In my algorithms class today, I covered minimum spanning trees, one property of which is that they (or rather maximum spanning trees) can be used to find the bottleneck in communications bandwidth between any two vertices in a network. Suppose the network edges are labeled by bandwidth, and we compute the maximum spanning tree using these labels. Then between any two vertices the path in this tree has the maximum bandwidth possible, among all paths in the network that connect the same two vertices. (There may also be other equally good paths that aren't part of the tree.) So if you want to send all of your data on a single route in the network, and you're not worried about other people using the same links at the same time, and bandwidth is your main quality issue (a lot of ifs) then that's the best path to take. The bandwidth of the path is controlled by its weakest link, the edge on the path with the smallest bandwidth. If you want to quickly look up the bandwidth between pairs of vertices, you can do it in constant time using the nearest common ancestor in a Cartesian tree derived from the maximum spanning tree.

Ok, but if you're so concerned about bandwidth then maybe you should use a more clever routing scheme that spreads your messages across multiple paths to get even more bandwidth. This can be modeled as a network flow, and the bottleneck to getting the most bandwidth is no longer a single edge. Instead, the max-flow min-cut theorem tells you that the bottleneck takes the form of a cut: a partition of the graphs into two disjoint subsets, whose bandwidth is the sum of the bandwidths of the edges crossing the cut.

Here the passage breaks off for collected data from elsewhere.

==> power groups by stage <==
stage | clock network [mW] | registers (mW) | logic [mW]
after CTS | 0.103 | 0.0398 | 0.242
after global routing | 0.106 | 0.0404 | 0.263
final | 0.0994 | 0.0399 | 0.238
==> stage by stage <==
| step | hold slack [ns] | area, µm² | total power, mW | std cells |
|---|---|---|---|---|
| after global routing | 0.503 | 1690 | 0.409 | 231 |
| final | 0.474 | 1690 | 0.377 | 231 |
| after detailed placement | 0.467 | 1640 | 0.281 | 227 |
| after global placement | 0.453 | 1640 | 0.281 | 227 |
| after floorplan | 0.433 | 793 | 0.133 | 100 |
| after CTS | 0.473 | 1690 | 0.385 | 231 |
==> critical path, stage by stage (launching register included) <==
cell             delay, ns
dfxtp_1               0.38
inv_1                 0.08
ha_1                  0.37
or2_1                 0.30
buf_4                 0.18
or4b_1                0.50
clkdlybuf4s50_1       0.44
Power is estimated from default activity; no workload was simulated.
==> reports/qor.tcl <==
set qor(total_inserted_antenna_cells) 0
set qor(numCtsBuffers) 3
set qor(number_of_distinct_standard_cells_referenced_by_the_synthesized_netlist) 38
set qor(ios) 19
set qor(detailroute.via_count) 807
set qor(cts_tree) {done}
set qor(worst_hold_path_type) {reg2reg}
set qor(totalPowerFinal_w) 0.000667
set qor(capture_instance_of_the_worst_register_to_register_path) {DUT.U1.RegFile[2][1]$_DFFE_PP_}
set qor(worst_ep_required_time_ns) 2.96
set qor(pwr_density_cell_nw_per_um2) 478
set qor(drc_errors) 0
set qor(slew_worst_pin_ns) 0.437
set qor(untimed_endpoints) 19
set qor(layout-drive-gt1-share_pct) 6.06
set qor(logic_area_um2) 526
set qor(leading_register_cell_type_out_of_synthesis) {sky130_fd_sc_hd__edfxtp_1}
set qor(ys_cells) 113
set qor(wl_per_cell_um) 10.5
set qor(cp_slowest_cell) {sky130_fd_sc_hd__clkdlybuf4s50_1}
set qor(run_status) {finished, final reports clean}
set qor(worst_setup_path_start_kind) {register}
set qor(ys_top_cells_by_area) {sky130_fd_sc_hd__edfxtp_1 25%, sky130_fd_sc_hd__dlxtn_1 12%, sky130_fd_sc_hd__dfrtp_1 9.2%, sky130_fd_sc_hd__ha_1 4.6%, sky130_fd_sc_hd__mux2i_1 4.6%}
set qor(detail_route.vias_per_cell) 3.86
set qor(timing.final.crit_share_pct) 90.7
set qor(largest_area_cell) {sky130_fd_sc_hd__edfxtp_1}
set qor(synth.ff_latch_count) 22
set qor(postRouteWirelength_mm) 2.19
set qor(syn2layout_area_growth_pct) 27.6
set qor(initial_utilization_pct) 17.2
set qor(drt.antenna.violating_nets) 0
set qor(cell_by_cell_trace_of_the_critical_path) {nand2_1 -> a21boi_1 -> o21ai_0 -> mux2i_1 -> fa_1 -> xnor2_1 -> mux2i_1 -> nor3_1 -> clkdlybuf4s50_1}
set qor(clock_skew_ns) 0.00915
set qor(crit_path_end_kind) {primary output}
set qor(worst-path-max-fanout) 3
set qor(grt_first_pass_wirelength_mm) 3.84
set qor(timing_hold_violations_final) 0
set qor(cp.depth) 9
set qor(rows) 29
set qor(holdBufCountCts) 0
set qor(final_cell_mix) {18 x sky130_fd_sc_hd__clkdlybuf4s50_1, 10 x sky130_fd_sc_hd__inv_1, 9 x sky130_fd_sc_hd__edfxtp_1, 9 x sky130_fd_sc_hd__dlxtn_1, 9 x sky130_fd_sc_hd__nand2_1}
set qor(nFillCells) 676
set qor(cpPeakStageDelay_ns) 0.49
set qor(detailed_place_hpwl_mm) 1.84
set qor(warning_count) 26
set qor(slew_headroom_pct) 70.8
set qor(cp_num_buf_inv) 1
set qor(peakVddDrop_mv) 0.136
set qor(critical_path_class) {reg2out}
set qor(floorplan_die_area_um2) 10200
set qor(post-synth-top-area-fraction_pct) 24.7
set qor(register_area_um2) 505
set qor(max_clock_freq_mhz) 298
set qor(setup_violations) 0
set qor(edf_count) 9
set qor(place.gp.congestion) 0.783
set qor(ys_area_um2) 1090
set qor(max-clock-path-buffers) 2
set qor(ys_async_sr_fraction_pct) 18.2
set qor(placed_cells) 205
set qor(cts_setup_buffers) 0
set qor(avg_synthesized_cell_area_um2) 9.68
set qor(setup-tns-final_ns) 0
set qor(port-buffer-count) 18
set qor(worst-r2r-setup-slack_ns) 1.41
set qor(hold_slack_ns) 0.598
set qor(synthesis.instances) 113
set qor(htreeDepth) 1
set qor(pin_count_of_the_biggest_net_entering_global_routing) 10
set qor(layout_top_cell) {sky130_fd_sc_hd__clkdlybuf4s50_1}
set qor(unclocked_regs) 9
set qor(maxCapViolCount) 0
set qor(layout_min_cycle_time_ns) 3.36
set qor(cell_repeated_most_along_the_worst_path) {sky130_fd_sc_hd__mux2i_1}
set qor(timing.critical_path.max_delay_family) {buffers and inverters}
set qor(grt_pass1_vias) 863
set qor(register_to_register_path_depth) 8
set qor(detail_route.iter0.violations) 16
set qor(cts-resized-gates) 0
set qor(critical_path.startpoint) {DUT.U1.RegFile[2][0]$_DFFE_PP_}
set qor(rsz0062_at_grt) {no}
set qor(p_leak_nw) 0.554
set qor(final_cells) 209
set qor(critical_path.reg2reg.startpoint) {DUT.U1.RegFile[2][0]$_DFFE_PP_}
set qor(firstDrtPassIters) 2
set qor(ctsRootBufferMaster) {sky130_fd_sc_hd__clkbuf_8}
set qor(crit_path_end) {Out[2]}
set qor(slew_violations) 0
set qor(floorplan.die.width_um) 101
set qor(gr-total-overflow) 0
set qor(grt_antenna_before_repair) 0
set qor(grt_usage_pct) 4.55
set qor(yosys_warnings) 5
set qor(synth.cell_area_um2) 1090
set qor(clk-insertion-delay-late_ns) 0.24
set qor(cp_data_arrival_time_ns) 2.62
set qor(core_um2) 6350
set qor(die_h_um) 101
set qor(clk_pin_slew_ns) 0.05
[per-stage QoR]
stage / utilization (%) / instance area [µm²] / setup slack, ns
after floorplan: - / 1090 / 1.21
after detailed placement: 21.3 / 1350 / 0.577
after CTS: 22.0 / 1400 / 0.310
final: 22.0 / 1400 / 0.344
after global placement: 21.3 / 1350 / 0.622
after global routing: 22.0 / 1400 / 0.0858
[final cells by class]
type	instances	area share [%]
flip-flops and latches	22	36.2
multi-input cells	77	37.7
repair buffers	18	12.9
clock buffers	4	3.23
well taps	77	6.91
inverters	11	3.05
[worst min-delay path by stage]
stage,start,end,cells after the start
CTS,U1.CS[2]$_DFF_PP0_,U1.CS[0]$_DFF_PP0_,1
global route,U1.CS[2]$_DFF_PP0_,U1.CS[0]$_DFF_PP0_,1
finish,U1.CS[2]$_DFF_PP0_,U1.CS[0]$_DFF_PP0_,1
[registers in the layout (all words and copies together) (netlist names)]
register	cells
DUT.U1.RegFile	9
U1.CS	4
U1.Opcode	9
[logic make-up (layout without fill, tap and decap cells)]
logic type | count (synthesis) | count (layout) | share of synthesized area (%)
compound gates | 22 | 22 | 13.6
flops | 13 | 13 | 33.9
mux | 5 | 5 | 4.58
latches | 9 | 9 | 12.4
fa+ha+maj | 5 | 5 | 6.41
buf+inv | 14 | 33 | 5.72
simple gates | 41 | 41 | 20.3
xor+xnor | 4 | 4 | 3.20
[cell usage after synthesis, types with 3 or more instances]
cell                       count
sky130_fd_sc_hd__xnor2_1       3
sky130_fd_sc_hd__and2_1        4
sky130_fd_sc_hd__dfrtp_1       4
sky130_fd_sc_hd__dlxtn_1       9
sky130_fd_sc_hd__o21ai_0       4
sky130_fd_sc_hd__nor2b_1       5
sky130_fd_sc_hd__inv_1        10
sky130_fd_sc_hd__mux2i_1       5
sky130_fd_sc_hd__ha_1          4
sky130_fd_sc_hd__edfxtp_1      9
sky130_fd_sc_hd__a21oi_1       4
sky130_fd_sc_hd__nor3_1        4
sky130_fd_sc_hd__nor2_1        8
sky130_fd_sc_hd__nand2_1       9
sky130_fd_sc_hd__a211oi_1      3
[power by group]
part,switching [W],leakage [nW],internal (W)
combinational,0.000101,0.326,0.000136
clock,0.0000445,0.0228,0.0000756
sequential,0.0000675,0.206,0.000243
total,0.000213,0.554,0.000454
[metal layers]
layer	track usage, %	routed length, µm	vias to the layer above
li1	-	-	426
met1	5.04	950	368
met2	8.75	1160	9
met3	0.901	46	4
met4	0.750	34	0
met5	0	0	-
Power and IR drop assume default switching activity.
## flow/config.mk

```make
export PLATFORM = sky130hd
export DESIGN_NAME = clk_gen
export DESIGN_NICKNAME = clk_gen
export VERILOG_FILES = /design/flow/design.v
export SDC_FILE = /design/flow/constraint.sdc
export NUM_CORES = 4
export LEC_CHECK = 1
export CORE_UTILIZATION = 30
```

## flow/constraint.sdc

```tcl
current_design clk_gen

set clk_period 4.5
set clk_io_pct 0.2

create_clock -name clk0 -period $clk_period [get_ports {clk100MHz}]

set non_clock_inputs [all_inputs -no_clocks]
set_input_delay [expr $clk_period * $clk_io_pct] -clock clk0 $non_clock_inputs
set_output_delay [expr $clk_period * $clk_io_pct] -clock clk0 [all_outputs]
```
==> design/flow/design.v <==
`timescale 1ns / 1ps
module Control_Logic(instruction, Control);
input [31:0] instruction;
output reg [11:0] Control;
always @(instruction)
    begin
    if(instruction[31:21]==11'h0A0)
        Control = 12'b11000_000_000_0;    
    if(instruction[31:21]==11'h450)
        Control = 12'b00000_001_001_0;    
    if(instruction[31:21]==11'h458)
        Control = 12'b00000_110_001_0;
    if(instruction[31:21]==11'h550)
        Control = 12'b00000_010_001_0; 
    if(instruction[31:21]==11'h5A8)
        Control = 12'b10100_101_000_0;
    if(instruction[31:21]==11'h658)
        Control = 12'b00000_111_001_0;
    if(instruction[31:21]==11'h794)
        Control = 12'b10000_000_011_1;
    if(instruction[31:21]==11'h7C0)
        Control = 12'b10000_110_110_0;
    if(instruction[31:21]==11'h7C2)
        Control = 12'b00011_110_011_0;
    end
endmodule
module Data_Memory(Address, WriteData, WriteEnable, ReadEnable, ReadData, clk, rst);
    parameter BITSIZE = 64;
    parameter REGSIZE = 64;
    input [63:0] Address;
    input [BITSIZE-1:0] WriteData;
    input WriteEnable,ReadEnable;
    output reg [BITSIZE-1:0] ReadData;
    input clk, rst;
    wire [63:0] true_address;   
    reg [BITSIZE-1:0] data_memory [REGSIZE-1:0];    
    integer i;                                   
    always @(Address, data_memory[Address])
    begin
    if (ReadEnable!=0)
        ReadData = data_memory[Address];
    end
    always @(posedge clk)
    begin
        if (rst)
            for (i=0; i<REGSIZE; i=i+1) data_memory[i] <= 'b0;  
        else
        begin
            if (WriteEnable != 0)
                data_memory[Address] <= WriteData;  
        end
    end
assign true_address=Address/8;
endmodule
`timescale 1ns / 1ns
module Instruction_Memory(Address, ReadData1);
parameter BITSIZE = 32;
parameter REGSIZE = 32;
input [REGSIZE-1:0] Address;
output reg [BITSIZE-1:0] ReadData1;
reg [BITSIZE-1:0] memory_file [0:REGSIZE-1];	 
always @(Address, memory_file[Address])
begin
	ReadData1 = memory_file[Address];
end
integer i;
initial
	begin
	        i = 0;
		    memory_file[i] = 32'b11110010100_0000000000000101_00000;    
		    i = i+1;
		    memory_file[i] = 32'b11110010100_0000000000000011_00001;    
            i = i+1;
		    memory_file[i] = 32'b10001010000_00001_000000_00000_00010;  
		    i = i+1; 
		    memory_file[i] = 32'b10101010000_00001_000000_00000_00010;  
            i = i+1; 
            memory_file[i] = 32'b10001011000_00001_000000_00000_00010;  
            i = i+1;
            memory_file[i] = 32'b11001011000_00000_000000_00001_00010;  
            i = i+1; 
            memory_file[i] = 32'b11110010100_1111111111111111_00010;    
            i = i+1;
            memory_file[i] = 32'b11110010100_0000000000000001_00011;    
            i = i+1;
            memory_file[i] = 32'b00010100000_000000000000000000010;     
            i = i+1; 
            memory_file[i] = 32'b10001011000_00011_000000_00010_00010;  
            i = i+1; 
            memory_file[i] = 32'b10110101000_1111111111111111_00010;    
            i = i+1; 
		    memory_file[i] = 32'b11111000000_00000000001_00001_00000;   
            i = i+1; 
            memory_file[i] = 32'b11111000010_00000000001_00001_00100;   
            i = i+1; 
            	end
        endmodule
`timescale 1ns / 1ps
module PC(clk,rst,selection,offset,pc);
input selection;
input signed [63:0]offset;
output reg signed [63:0]pc;
input clk,rst;
always@(posedge clk)
begin
if(rst)
pc = 0;
   if (selection==0)
   pc=pc+1;
   if (selection==1)
   pc=pc+offset;
end
endmodule
module Register_File(ReadSelect1, ReadSelect2, WriteSelect, WriteData, WriteEnable, ReadData1, ReadData2, clk, rst);
    parameter BITSIZE = 64;
    parameter REGSIZE = 32;
    input [$clog2(REGSIZE)-1:0] ReadSelect1, ReadSelect2, WriteSelect;
    input [BITSIZE-1:0] WriteData;
    input WriteEnable;
    output reg [BITSIZE-1:0] ReadData1, ReadData2;
    input clk, rst;
    reg [BITSIZE-1:0] reg_file [REGSIZE-1:0];    
    integer i;                                   
    always @(ReadSelect1, reg_file[ReadSelect1])
    begin
        ReadData1 = reg_file[ReadSelect1];
    end
    always @(ReadSelect2, reg_file[ReadSelect2])
    begin
        ReadData2 = reg_file[ReadSelect2];
    end
    always @(posedge clk)
    begin
        if (rst)
            for (i=0; i<REGSIZE; i=i+1) reg_file[i] <= 64'b0;  
        else
        begin
            if (WriteEnable && WriteSelect != 31)
                reg_file[WriteSelect] <= WriteData;  
        end
    end
endmodule
`timescale 1ns / 1ps
module Sign_extend(instruction,ext);
input [31:0] instruction;
output reg [63:0] ext;
always @(*)
begin
     case(instruction[31:21])
         11'h0A0:  ext <= {{43{instruction[20]}},instruction[20:0]};
         11'h5A8:  ext <= {{48{instruction[20]}},instruction[20:5]};
         11'h794:  ext <= {{48{instruction[20]}},instruction[20:5]};
         11'h7C0,
         11'h7C2:  ext <= {{53{instruction[20]}},instruction[20:10]};
         default: ext<='bX;
      endcase
end
endmodule
`timescale 1ns / 1ps
module alu(A,B,opcode,Y,Z);
   input signed [63:0]A,B;
   input signed [2:0]opcode;
   output reg [63:0]Y;
   output Z;
   always @(A or B or opcode)  
   begin
             case (opcode)
                 3'd0:Y = {A[63:16],B[15:0]};
                 3'd1:Y = A & B; 
                 3'd2:Y = A ^ B;
                 3'd3: Y = ~A;
                 3'd4: Y <= A;
                 3'd5: Y <= B;
                 3'd6: Y = A + B;
                 3'd7: Y = A - B;
             endcase
   end
assign Z = (Y==64'd0); 
endmodule
==> flow/design.v <==
`timescale 1ns / 1ns
module Full_adder(A, B, Cin, Cout, Sum);
    input A, B, Cin;
    output Cout,Sum;
    wire w1, w2,w3;
    and and1(w1, A, B);
    and and2(w2, A, Cin);
    and and3(w3, B, Cin);
    xor xor1(Sum, A, B, Cin);
    or  or1(Cout, w1, w2,w3);
endmodule
`timescale 1ns / 1ns
module ALU(A,B,OPCODE,rst,Y,N,Z,C,V);
input signed [3:0]A,B;
input [3:0]OPCODE;
input rst;
output reg signed [3:0]Y;
output reg N,Z,V;
output reg C;
wire Cout3;
wire w1;
Ripple_Carry_Adder4bit Radder(A,B,1'b0,Cout3,w1);
always @(A or B or OPCODE or rst)  
begin
     if (rst==0)      
     begin
     V=0;
     C=0;
          case (OPCODE)
              4'd1:Y = A & B; 
              4'd2:Y = A | B;
              4'd3:Y = ~A;
              4'd4:Y = A ^ B;
              4'd5: Y = A<<B;
              4'd6: Y = A>>>B;
              4'd7: Y = A>>B;
              4'd8:  
              begin
              Y = A + B;
              C=w1;
              if (Cout3==C)
                  V = 0;
              else
                  V = 1;
              end
              4'd9: Y = A - B;
              endcase
          if (Y[3]==1)
              N=1'b1;
              else
              N=1'b0;
          if (Y==4'b0)
              Z=1'b1;
              else
              Z=1'b0;
     end
     else
      begin
         Y=0;
         C=0;
         N=0;
         Z=0;
         V=0;
      end
end
endmodule
`timescale 1ns / 1ns
module Ripple_Carry_Adder(A,B,Cin,Sum,Cout);
input [7:0]A,B;
input Cin;
output [7:0]Sum;
output Cout;
wire [6:0]w;
Full_adder adder1(A[0],B[0],Cin,w[0],Sum[0]);
Full_adder adder2(A[1],B[1],w[0],w[1],Sum[1]);
Full_adder adder3(A[2],B[2],w[1],w[2],Sum[2]);
Full_adder adder4(A[3],B[3],w[2],w[3],Sum[3]);
Full_adder adder5(A[4],B[4],w[3],w[4],Sum[4]);
Full_adder adder6(A[5],B[5],w[4],w[5],Sum[5]);
Full_adder adder7(A[6],B[6],w[5],w[6],Sum[6]);
Full_adder adder8(A[7],B[7],w[6],Cout,Sum[7]);
endmodule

Despite all this added complexity, it turns out that the bandwidth in this sort of multi-path routing scheme can still be described by a single tree. That is, there's a tree whose vertices are the vertices of your graph (but whose edges and edge weights are no longer those of the graph) such that the bandwidth you can get from one vertex to another by routing data along multiple paths in the graph is the same as the bandwidth of the single path between the same two vertices in the tree. More, the edges of the tree can be labeled by cuts in the graph such that the weakest link in the tree path between any two vertices is labeled by the minimum cut that separates those vertices in the original graph. This tree is called the Gomory–Hu tree of the given (undirected and edge-weighted) graph. Using the same Cartesian tree ancestor technique, you can look up the bandwidth between any pair of vertices, in constant time per query.

My latest arXiv preprint, All-Pairs Minimum Cuts in Near-Linear Time for Surface-Embedded Graphs (arXiv:1411.7055, with Cora Borradaile and new co-authors Amir Nayyeri and Christian Wulff-Nilsen) is on exactly these trees. For arbitrary graphs they can be found in polynomial time, but slowly, because the computation involves multiple flow computations. For planar graphs it was known how to find the Gomory–Hu tree much more quickly, in \( O(n\log^3 n) \) time; we shave a log off this time bound. Then, we extend this result to a larger class of graphs, the graphs of bounded genus, by showing how to slice the bounded-genus surface up (in a number of ways that's exponential in the genus) into planar pieces such that, for every pair of vertices, one of the pieces contains the minimum cut. That gives us exponentially many Gomory-Hu trees, one for each piece, but it turns out that these can all be combined into a single tree for the whole graph.

One curious difference between the planar and higher-genus graphs is that, for planar graphs, the set of cuts given by the Gomory–Hu tree also solves a different problem: it's the minimum-weight cycle basis of the dual graph. In higher-genus graphs, we don't quite have enough cuts to generate the dual cycle space (we're off by the genus) but more importantly some of the optimal cycle basis members might not be cuts. So although the new preprint also improves the time for finding cycle bases in planar graphs, making a similar improvement in the higher genus case remains open.